Provided material
==> src/sap_pkg.sv <==
// Shared constants, types and helpers for the serial audio port link
package sap_pkg;

   // Link shape
   localparam int NUM_IN    = 5;
   localparam int HALF_BITS = 32;
   localparam int WORD_W    = 24;
   localparam int FCNT_W    = 14;
   localparam int MCNT_W    = 10;
   localparam logic [5:0] K_LAST    = 6'h1F;
   localparam logic [5:0] I2S_DELAY = 6'h01;
   localparam logic [5:0] WLB_16    = 6'h10;
   localparam logic [5:0] WLB_20    = 6'h14;
   localparam logic [5:0] WLB_24    = 6'h18;
   localparam logic [1:0] LOCK_FRAMES = 2'h2;
   localparam logic [3:0] CH_NORMAL   = 4'h8;
   localparam logic [3:0] CH_QUAD     = 4'h4;

   // Synchronised pin bundle positions in the receiver
   localparam int SYNC_W = 9;
   localparam int B_PWR  = 8;
   localparam int B_MCLK = 7;
   localparam int B_BCLK = 6;
   localparam int B_WS   = 5;

   // Clock and rate figures
   localparam int CORE_HZ     = 200_000_000;
   localparam int MCLK_MAX_HZ = 50_000_000;
   localparam int FSHZ_32  = 32000;
   localparam int FSHZ_44  = 44100;
   localparam int FSHZ_48  = 48000;
   localparam int FSHZ_88  = 88200;
   localparam int FSHZ_96  = 96000;
   localparam int FSHZ_176 = 176400;
   localparam int FSHZ_192 = 192000;
   localparam int P_32  = CORE_HZ / FSHZ_32;
   localparam int P_44  = CORE_HZ / FSHZ_44;
   localparam int P_48  = CORE_HZ / FSHZ_48;
   localparam int P_88  = CORE_HZ / FSHZ_88;
   localparam int P_96  = CORE_HZ / FSHZ_96;
   localparam int P_176 = CORE_HZ / FSHZ_176;
   localparam int P_192 = CORE_HZ / FSHZ_192;
   localparam int TIMEOUT_DEF = 2 * P_32;
   localparam logic [7:0] MCLK_HALF_MIN = 8'(CORE_HZ / (2 * MCLK_MAX_HZ));
   localparam logic [7:0] BCLK_HALF_48K = 8'(CORE_HZ / (2 * 64 * FSHZ_48));
   localparam logic [7:0] BCLK_HALF_MIN = 8'h08;
   localparam int MR_64  = 64;
   localparam int MR_128 = 128;
   localparam int MR_192 = 192;
   localparam int MR_256 = 256;
   localparam int MR_384 = 384;
   localparam int MR_512 = 512;

   typedef enum logic [1:0] {FMT_RJ, FMT_I2S, FMT_LJ} sap_fmt_t;
   typedef enum logic [1:0] {WL_16, WL_20, WL_24} sap_wl_t;
   typedef enum logic [2:0] {FS_NONE, FS_32, FS_44, FS_48, FS_88, FS_96, FS_176,
                             FS_192} sap_rate_t;
   typedef enum logic [2:0] {MCK_64, MCK_128, MCK_192, MCK_256, MCK_384,
                             MCK_512} sap_mck_t;

   function automatic logic [5:0] sap_wl_bits(input sap_wl_t w);
      if (w == WL_16) return WLB_16;
      if (w == WL_20) return WLB_20;
      return WLB_24;
   endfunction

   // Bit slot of the word MSB after the word-select edge
   function automatic logic [5:0] sap_k0(input sap_fmt_t f, input sap_wl_t w);
      if (f == FMT_I2S) return I2S_DELAY;
      if (f == FMT_LJ) return '0;
      return 6'(HALF_BITS) - sap_wl_bits(w);
   endfunction

   function automatic logic [WORD_W-1:0] sap_mask(input sap_wl_t w);
      return {WORD_W{1'b1}} << (6'(WORD_W) - sap_wl_bits(w));
   endfunction

   // Half-frame bits (slot k at bit 31-k) to a left-aligned word
   function automatic logic [WORD_W-1:0] sap_extract(input logic [HALF_BITS-1:0] s,
                                                     input sap_fmt_t f, input sap_wl_t w);
      logic [HALF_BITS+WORD_W-1:0] t;
      t = {s, {WORD_W{1'b0}}} << sap_k0(f, w);
      return t[HALF_BITS+WORD_W-1 -: WORD_W] & sap_mask(w);
   endfunction

   // Left-aligned word to half-frame bits, inverse of the above
   function automatic logic [HALF_BITS-1:0] sap_place(input logic [WORD_W-1:0] d,
                                                      input sap_fmt_t f, input sap_wl_t w);
      logic [HALF_BITS+WORD_W-1:0] t;
      t = {d & sap_mask(w), {HALF_BITS{1'b0}}} >> sap_k0(f, w);
      return t[HALF_BITS+WORD_W-1 -: HALF_BITS];
   endfunction

   // Frame length in core cycles to sample rate, midpoint thresholds
   function automatic sap_rate_t sap_rate_of(input logic [FCNT_W-1:0] n);
      if (n < FCNT_W'((P_192 + P_176) / 2)) return FS_192;
      if (n < FCNT_W'((P_176 + P_96) / 2)) return FS_176;
      if (n < FCNT_W'((P_96 + P_88) / 2)) return FS_96;
      if (n < FCNT_W'((P_88 + P_48) / 2)) return FS_88;
      if (n < FCNT_W'((P_48 + P_44) / 2)) return FS_48;
      if (n < FCNT_W'((P_44 + P_32) / 2)) return FS_44;
      return FS_32;
   endfunction

   // Master clock edges per frame to ratio
   function automatic sap_mck_t sap_mck_of(input logic [MCNT_W-1:0] n);
      if (n < MCNT_W'((MR_64 + MR_128) / 2)) return MCK_64;
      if (n < MCNT_W'((MR_128 + MR_192) / 2)) return MCK_128;
      if (n < MCNT_W'((MR_192 + MR_256) / 2)) return MCK_192;
      if (n < MCNT_W'((MR_256 + MR_384) / 2)) return MCK_256;
      if (n < MCNT_W'((MR_384 + MR_512) / 2)) return MCK_384;
      return MCK_512;
   endfunction

endpackage

==> src/sap_link_if.sv <==
// Link wires between the audio source and the serial audio port
`timescale 1ns/1ps
interface sap_link_if;
   import sap_pkg::*;
   logic              mclk;   // Master clock
   logic              bclk;   // Bit clock, 64 per frame
   logic              ws;     // Word select, low = left
   logic [NUM_IN-1:0] sdin;   // Serial inputs a1, a2, b1, b2, direct
   logic              serial_audio_out; // Serial audio out, I2S 24-bit
   modport dev (input mclk, input bclk, input ws, input sdin, output serial_audio_out);
   modport src (output mclk, output bclk, output ws, output sdin, input serial_audio_out);
endinterface

==> src/sap_dev.sv <==
// Serial audio port receive end: five inputs, rate detect, one output
`timescale 1ns/1ps
module sap_dev
   import sap_pkg::*;
#(
   parameter logic [FCNT_W-1:0] FRAME_TIMEOUT = FCNT_W'(TIMEOUT_DEF)
)
(
   input  wire logic                               core_clk_i,
   input  wire logic                               resetn_i,
   input  wire logic                               ce_i,
   sap_link_if.dev                                 lk,
   input  wire logic                               power_down_pin_n_i,
   input  wire logic                               cfg_manual_i,
   input  wire sap_fmt_t                           cfg_fmt_i,
   input  wire sap_wl_t                            cfg_wl_i,
   input  wire logic [WORD_W-1:0]                  tx_left_i,
   input  wire logic [WORD_W-1:0]                  tx_right_i,
   output logic [NUM_IN-1:0][WORD_W-1:0]           sample_o,
   output logic                                    sample_right_o,
   output logic                                    sample_valid_o,
   output sap_rate_t                               rate_o,
   output sap_mck_t                                mclk_ratio_o,
   output logic                                    locked_o,
   output logic                                    error_o,
   output logic                                    quad_speed_o,
   output logic [3:0]                              proc_channels_o
);

   typedef struct packed {
      logic [SYNC_W-1:0]                 s1;
      logic [SYNC_W-1:0]                 s2;
      logic [SYNC_W-1:0]                 s3;
      logic                              ws_last;
      logic [5:0]                        k;
      logic [NUM_IN-1:0][HALF_BITS-1:0]  sr;
      logic [FCNT_W-1:0]                 fcnt;
      logic [MCNT_W-1:0]                 mcnt;
      logic                              ferr;
      logic [1:0]                        lock;
      logic                              locked;
      logic                              tx_ws;
      logic [HALF_BITS-1:0]              tx_sr;
      logic                              ser_out;
      logic [NUM_IN-1:0][WORD_W-1:0]     smp;
      logic                              smp_right;
      logic                              smp_valid;
      sap_rate_t                         rate;
      sap_mck_t                          mck;
      logic                              err;
      logic                              quad;
      logic [3:0]                        chans;
   } sap_dev_st_t;

   sap_dev_st_t r;
   sap_dev_st_t next_r;

   sap_fmt_t                          fmt;
   sap_wl_t                           wl;
   logic                              live;
   logic                              b_rise;
   logic                              b_fall;
   logic                              m_rise;
   logic                              ws_chg;
   logic                              ferr_now;
   logic                              quad_now;
   sap_rate_t                         rate_now;
   logic [HALF_BITS-1:0]              tx_pat;
   logic [NUM_IN-1:0][WORD_W-1:0]     ext;
   logic [NUM_IN-1:0][HALF_BITS-1:0]  shf;

   ////////////////////////////////////////////////////////////////////////////
   // Effective framing: without an override the port assumes I2S 24-bit,
   // since framing cannot be told apart from the data itself
   // override or default
   assign fmt = cfg_manual_i ? cfg_fmt_i : FMT_I2S;
   assign wl  = cfg_manual_i ? cfg_wl_i : WL_24;

   // Edges are taken from the second and third stages only
   assign live   = r.s2[B_PWR];
   assign b_rise = r.s2[B_BCLK] & ~r.s3[B_BCLK];
   assign b_fall = ~r.s2[B_BCLK] & r.s3[B_BCLK];
   assign m_rise = r.s2[B_MCLK] & ~r.s3[B_MCLK];
   assign ws_chg = r.s2[B_WS] != r.ws_last;

   // Frame check: each half must carry exactly 32 bit clocks
   // slot count check
   assign ferr_now = r.ferr | (r.k != K_LAST);
   assign rate_now = sap_rate_of(r.fcnt);
   assign quad_now = (rate_now == FS_176) || (rate_now == FS_192);

   assign tx_pat = sap_place(r.s2[B_WS] ? tx_right_i : tx_left_i, FMT_I2S, WL_24);

   genvar gi;
   generate
      for (gi = 0; gi < NUM_IN; gi++) begin : g_in
         assign shf[gi] = {r.sr[gi][HALF_BITS-2:0], r.s2[gi]};
         assign ext[gi] = sap_extract(r.sr[gi], fmt, wl);
      end
   endgenerate

   ////////////////////////////////////////////////////////////////////////////
   // Next-state logic
   always_comb begin
      next_r = r;
      next_r.s1 = {power_down_pin_n_i, lk.mclk, lk.bclk, lk.ws, lk.sdin};
      next_r.s2 = r.s1;
      next_r.s3 = r.s2;
      next_r.smp_valid = 1'b0;
      if (!live) begin
         // link held idle, detection restarts on release
         next_r.k = '0;
         next_r.fcnt = '0;
         next_r.mcnt = '0;
         next_r.ferr = 1'b0;
         next_r.lock = '0;
         next_r.ser_out = 1'b0;
         next_r.ws_last = 1'b0;
         next_r.tx_ws = 1'b0;
      end else begin
         if (m_rise && r.mcnt != {MCNT_W{1'b1}}) begin
            next_r.mcnt = r.mcnt + MCNT_W'(1);
         end
         // lost clock: drop lock, wait for frames
         if (r.fcnt == FRAME_TIMEOUT) begin
            next_r.ferr = 1'b1;
            next_r.lock = '0;
            next_r.rate = FS_NONE;
            next_r.err = 1'b1;
         end else begin
            next_r.fcnt = r.fcnt + FCNT_W'(1);
         end
         if (b_rise) begin
            next_r.sr = shf;
            if (ws_chg) begin
               next_r.ws_last = r.s2[B_WS];
               next_r.k = '0;
               // Half complete: words leave only while locked
               if (r.k != K_LAST) begin
                  next_r.ferr = 1'b1;
               end else if (r.lock == LOCK_FRAMES) begin
                  next_r.smp = ext;
                  next_r.smp_right = r.ws_last;
                  next_r.smp_valid = 1'b1;
                  // quad: one stereo per module, copied
                  if (r.quad) begin
                     next_r.smp[1] = ext[0];
                     next_r.smp[3] = ext[2];
                  end
                  // direct input never copied or converted
                  next_r.smp[NUM_IN-1] = ext[NUM_IN-1];
               end
               // Left half starts: a whole frame has passed
               if (!r.s2[B_WS]) begin
                  // rate and bank from frame counts
                  next_r.rate = rate_now;
                  next_r.mck = sap_mck_of(r.mcnt);
                  next_r.quad = quad_now;
                  next_r.chans = quad_now ? CH_QUAD : CH_NORMAL;
                  next_r.err = ferr_now;
                  next_r.fcnt = '0;
                  next_r.mcnt = '0;
                  next_r.ferr = 1'b0;
                  // relock after clean frames at a steady rate
                  if (ferr_now || rate_now != r.rate) begin
                     next_r.lock = '0;
                  end else if (r.lock != LOCK_FRAMES) begin
                     next_r.lock = r.lock + 2'h1;
                  end
               end
            end else if (r.k != {6{1'b1}}) begin
               next_r.k = r.k + 6'h01;
            end
         end
         if (b_fall) begin
            // new word at each word-select edge
            if (r.s2[B_WS] != r.tx_ws) begin
               next_r.tx_ws = r.s2[B_WS];
               next_r.ser_out = tx_pat[HALF_BITS-1];
               next_r.tx_sr = tx_pat << 1;
            end else begin
               next_r.ser_out = r.tx_sr[HALF_BITS-1];
               next_r.tx_sr = r.tx_sr << 1;
            end
         end
      end
      // Lock flag kept in state so the output comes straight from a flop
      next_r.locked = (next_r.lock == LOCK_FRAMES);
   end

   ////////////////////////////////////////////////////////////////////////////
   // State register, frozen while the clock enable is low
   always_ff @(posedge core_clk_i) begin
      if (!resetn_i) begin
         r <= '0;
      end else if (ce_i) begin
         r <= next_r;
      end
   end

   // Outputs straight from state
   assign lk.serial_audio_out = r.ser_out;
   assign sample_o        = r.smp;
   assign sample_right_o  = r.smp_right;
   assign sample_valid_o  = r.smp_valid;
   assign rate_o          = r.rate;
   assign mclk_ratio_o    = r.mck;
   assign locked_o        = r.locked;
   assign error_o         = r.err;
   assign quad_speed_o    = r.quad;
   assign proc_channels_o = r.chans;

endmodule

==> src/flat_wrapper.sv <==
// flat-port wrapper written by rule: the top's interface ports become plain ports
module sap_dev_flat import sap_pkg::*;
#(
   parameter logic [FCNT_W-1:0] FRAME_TIMEOUT = FCNT_W'(TIMEOUT_DEF)
)
  (core_clk_i, resetn_i, ce_i, power_down_pin_n_i, cfg_manual_i, cfg_fmt_i, cfg_wl_i, tx_left_i, tx_right_i, sample_o, sample_right_o, sample_valid_o, rate_o, mclk_ratio_o, locked_o, error_o, quad_speed_o, proc_channels_o, lk_mclk, lk_bclk, lk_ws, lk_sdin, lk_serial_audio_out);
  sap_link_if lk_i ();
  input  wire logic core_clk_i;
  input  wire logic resetn_i;
  input  wire logic ce_i;
  input  wire logic power_down_pin_n_i;
  input  wire logic cfg_manual_i;
  input  wire sap_fmt_t cfg_fmt_i;
  input  wire sap_wl_t cfg_wl_i;
  input  wire logic [WORD_W-1:0] tx_left_i;
  input  wire logic [WORD_W-1:0] tx_right_i;
  output logic [NUM_IN-1:0][WORD_W-1:0] sample_o;
  output logic sample_right_o;
  output logic sample_valid_o;
  output sap_rate_t rate_o;
  output sap_mck_t mclk_ratio_o;
  output logic locked_o;
  output logic error_o;
  output logic quad_speed_o;
  output logic [3:0] proc_channels_o;
  input wire logic [$bits(lk_i.mclk)-1:0] lk_mclk;
  input wire logic [$bits(lk_i.bclk)-1:0] lk_bclk;
  input wire logic [$bits(lk_i.ws)-1:0] lk_ws;
  input wire logic [$bits(lk_i.sdin)-1:0] lk_sdin;
  output wire logic [$bits(lk_i.serial_audio_out)-1:0] lk_serial_audio_out;
  assign lk_i.mclk = lk_mclk;
  assign lk_i.bclk = lk_bclk;
  assign lk_i.ws = lk_ws;
  assign lk_i.sdin = lk_sdin;
  assign lk_serial_audio_out = lk_i.serial_audio_out;
  sap_dev #(.FRAME_TIMEOUT(FRAME_TIMEOUT)) u_core (.core_clk_i(core_clk_i), .resetn_i(resetn_i), .ce_i(ce_i), .lk(lk_i), .power_down_pin_n_i(power_down_pin_n_i), .cfg_manual_i(cfg_manual_i), .cfg_fmt_i(cfg_fmt_i), .cfg_wl_i(cfg_wl_i), .tx_left_i(tx_left_i), .tx_right_i(tx_right_i), .sample_o(sample_o), .sample_right_o(sample_right_o), .sample_valid_o(sample_valid_o), .rate_o(rate_o), .mclk_ratio_o(mclk_ratio_o), .locked_o(locked_o), .error_o(error_o), .quad_speed_o(quad_speed_o), .proc_channels_o(proc_channels_o));
endmodule
==> config.mk <==
export PLATFORM = sky130hd
export DESIGN_NAME = sap_dev_flat
export DESIGN_NICKNAME = d
export VERILOG_FILES = /design/src/sap_pkg.sv /design/src/sap_link_if.sv /design/src/sap_dev.sv /design/src/flat_wrapper.sv
export SDC_FILE = /design/constraint.sdc
export NUM_CORES = 1
export LEC_CHECK = 0
export BUFFER_PORTS_ARGS = -buffer_cell sky130_fd_sc_hd__buf_2
export CAP_MARGIN = 20
export CORE_MARGIN = 1
export CORE_UTILIZATION = 54
export CTS_CLUSTER_DIAMETER = 100
export CTS_CLUSTER_SIZE = 28
export DETAILED_ROUTE_END_ITERATION = 8
export PLACE_DENSITY = 0.86
export SYNTH_ARGS = -nofsm -noshare
export SYNTH_HDL_FRONTEND = slang
export SYNTH_SLANG_ARGS = --single-unit
==> constraint.sdc <==
create_clock -name core_clk_i -period 2.2 [get_ports core_clk_i]
set_clock_uncertainty 0.15 [all_clocks]
set_input_delay 0.11 -clock core_clk_i [delete_from_list [all_inputs] [get_ports core_clk_i]]
set_output_delay 0.11 -clock core_clk_i [all_outputs]
set_load 0.02 [all_outputs]
==> metrics.cfg <==
[power]
pwr-share-clk_pct = 32.0
power_switching_w = 0.00322
p_leak_nw = 9.74
swShare_pct = 26.5
comb_power_share_pct = 12.3
internal_power_w = 0.00891
power_frac_seq_pct = 55.7
peakVddDrop_uv = 699
powerDensity_nw_per_um2 = 477

[synthesis]
synth_ff_type = dfxtp_1
yosys-top-cells-count = nand2_1 (637), dfxtp_1 (372), a21oi_1 (315)
syn_area_per_cell_sq_um = 7.56
synth_cell_type_count = 88
async_reset_ff_share_pct = 0
postSynthCellCount = 2778
synth_top_area_share_pct = 35.5
yosys-top-cells-area = dfxtp_1 (35%), nand2_1 (11%), a21oi_1 (7.5%)
ys_seq_area_share_pct = 35.5
yosys.area.top_type = dfxtp_1
synth-edff-count = 0
syn_area_sq_um = 21000
post-synth-top-count-cell = nand2_1
ys_ff_latch = 372
yosys_warnings = 0

[min_path]
hold_path_end = u_core.sample_o[119]$_SDFFE_PN0P_
hp-class = input port to register
hold_start = cfg_manual_i
hold_depth = 4

[place]
place_ws_ns = -0.342
dpl_cell_area_sq_um = 23200
dp_cells = 3435
gp_congestion = 1.03
port_buffers = 198
dpl.hpwl_microns = 53300

[sta]
fmax_mhz = 427
slew_viol_final = 0
grt_setup_unrepaired = true
timing.final.ws_setup_ns = -0.143
fin_crit_ns = 2.34
finalHoldViolCount = 0
maxSlewHeadroom_pct = 51.2
setup_viol = 74
fin_crit_sh_pct = 106
tightest_slew_ns = 0.732

[cts]
htree_levels = 1
clock_sinks = 372
cts_buffers = 17
path_clk_slew_ns = 0.11
cts_tree = done
root_buffer = clkbuf_16
clk_latency_ns = 0.56
clockBufferDepth = 3

[critical_path]
start_kind = register
crit-reg2reg-launch = u_core.live$_SDFFE_PN0P_
r2r_slack_ns = -0.14
endpoint_kind = register
cp.required_ns = 2.53
worstPathArrival_ns = 2.67
r2r_end = u_core.sample_o[111]$_SDFFE_PN0P_
path_class = register to register
worstPathMaxFanout = 6
reg2reg_depth = 8

[floorplan]
die_width_microns = 199
start_util_pct = 55.3
placeableCoreArea_sq_um = 37900
die_y_microns = 199
die-area_sq_um = 39700
rows = 71
io_pins = 201

[global_route]
antenna_found_initial = 4
grt_pass1_vias = 20666
grt_max_degree = 121
grt_pass1_wl_microns = 119000
track_usage_pct = 38.4
grt-ovfl-total = 0

[finish]
post-route-cell-area_sq_um = 25400
final_nets = 3108
drive_above_1_share_pct = 24.9
stdcell_count = 3557
syn_to_final_growth_pct = 21.1

[flow_run]
cap_violations = 0

[detailed_routing]
vias = 22814
routed_via_density = 6.41
drt_iter0_markers = 2882
dr.pass1.iters = 6
wire_per_inst_microns = 22.9
finalWirelength_microns = 81300
route.detailed.drc = 0
ant_nets = 0

[status]
status = finished with violations
violations = setup timing

## final cells by class
cell class	count	area (sq um)
clock inverters	5	60.1
fillers	2982	12500
flip-flops and latches	372	7480
diodes	3	7.51
clock buffers	18	439
repair buffers	612	4720
inverters	16	67.6
multi-input cells	2020	12000
well taps	511	639
## power groups by stage
stage                     sequential (W)  combinational (W)  clock (W)
after floorplan                  0.00691           0.000743          0
after global placement           0.00691            0.00128          0
after detailed placement         0.00691            0.00129          0
after CTS                        0.00676            0.00139    0.00390
after global routing             0.00676            0.00156    0.00411
final                            0.00676            0.00149    0.00388
## metrics by stage
step                total power, W  util (%)  hold WS [ns]  setup TNS, ns
finish                      0.0121      67.0         0.133          -4.93
global route                0.0124      67.0         0.169          -8.34
CTS                         0.0120      64.4         0.102        -0.0861
detailed placement         0.00821      61.2         0.208         -12.88
global placement           0.00819      61.2         0.196          -8.27
floorplan                  0.00765         -         0.107              0
## registers in the layout, indices dropped and copies added, names as in the netlist
register	flops
u_core.error_o	1
u_core.proc_channels_o	2
u_core.live	1
u_core.mclk_ratio_o	3
u_core.sample_o	120
u_core.locked_o	1
u_core.rate_o	3
u_core.next_r	17
u_core.lk.serial_audio_out	1
u_core.sample_valid_o	1
u_core.r	221
u_core.sample_right_o	1
## critical path, stage by stage, from the launching register on
cell,delay [ns]
dfxtp_4,0.40
and4b_4,0.24
nand3b_1,0.18
buf_4,0.19
or3_4,0.38
buf_12,0.16
buf_12,0.14
a311o_1,0.28
a21oi_1,0.12
## how the worst max path moves through the flow
stage,start,to,slack [ns]
2_1_floorplan,u_core.live$_SDFFE_PN0P_,u_core.sample_o[89]$_SDFFE_PN0P_,0.05
3_3_place_gp,cfg_fmt_i[0],u_core.sample_o[114]$_SDFFE_PN0P_,-0.29
3_5_place_dp,cfg_fmt_i[0],u_core.sample_o[114]$_SDFFE_PN0P_,-0.34
4_1_cts,u_core.r[369]$_SDFFE_PN0P_,u_core.sample_o[115]$_SDFFE_PN0P_,-0.04
5_1_grt,u_core.r[369]$_SDFFE_PN0P_,u_core.sample_o[112]$_SDFFE_PN0P_,-0.18
6_report,u_core.live$_SDFFE_PN0P_,u_core.sample_o[111]$_SDFFE_PN0P_,-0.14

Your objective
All lines from the beginning of the entries through the line marked "localparam logic [7:0] BCLK_HALF_MIN" are to be output exactly; nothing else belongs in the answer.

Task output
==> src/sap_pkg.sv <==
// Shared constants, types and helpers for the serial audio port link
package sap_pkg;

   // Link shape
   localparam int NUM_IN    = 5;
   localparam int HALF_BITS = 32;
   localparam int WORD_W    = 24;
   localparam int FCNT_W    = 14;
   localparam int MCNT_W    = 10;
   localparam logic [5:0] K_LAST    = 6'h1F;
   localparam logic [5:0] I2S_DELAY = 6'h01;
   localparam logic [5:0] WLB_16    = 6'h10;
   localparam logic [5:0] WLB_20    = 6'h14;
   localparam logic [5:0] WLB_24    = 6'h18;
   localparam logic [1:0] LOCK_FRAMES = 2'h2;
   localparam logic [3:0] CH_NORMAL   = 4'h8;
   localparam logic [3:0] CH_QUAD     = 4'h4;

   // Synchronised pin bundle positions in the receiver
   localparam int SYNC_W = 9;
   localparam int B_PWR  = 8;
   localparam int B_MCLK = 7;
   localparam int B_BCLK = 6;
   localparam int B_WS   = 5;

   // Clock and rate figures
   localparam int CORE_HZ     = 200_000_000;
   localparam int MCLK_MAX_HZ = 50_000_000;
   localparam int FSHZ_32  = 32000;
   localparam int FSHZ_44  = 44100;
   localparam int FSHZ_48  = 48000;
   localparam int FSHZ_88  = 88200;
   localparam int FSHZ_96  = 96000;
   localparam int FSHZ_176 = 176400;
   localparam int FSHZ_192 = 192000;
   localparam int P_32  = CORE_HZ / FSHZ_32;
   localparam int P_44  = CORE_HZ / FSHZ_44;
   localparam int P_48  = CORE_HZ / FSHZ_48;
   localparam int P_88  = CORE_HZ / FSHZ_88;
   localparam int P_96  = CORE_HZ / FSHZ_96;
   localparam int P_176 = CORE_HZ / FSHZ_176;
   localparam int P_192 = CORE_HZ / FSHZ_192;
   localparam int TIMEOUT_DEF = 2 * P_32;
   localparam logic [7:0] MCLK_HALF_MIN = 8'(CORE_HZ / (2 * MCLK_MAX_HZ));
   localparam logic [7:0] BCLK_HALF_48K = 8'(CORE_HZ / (2 * 64 * FSHZ_48));
   localparam logic [7:0] BCLK_HALF_MIN = 8'h08;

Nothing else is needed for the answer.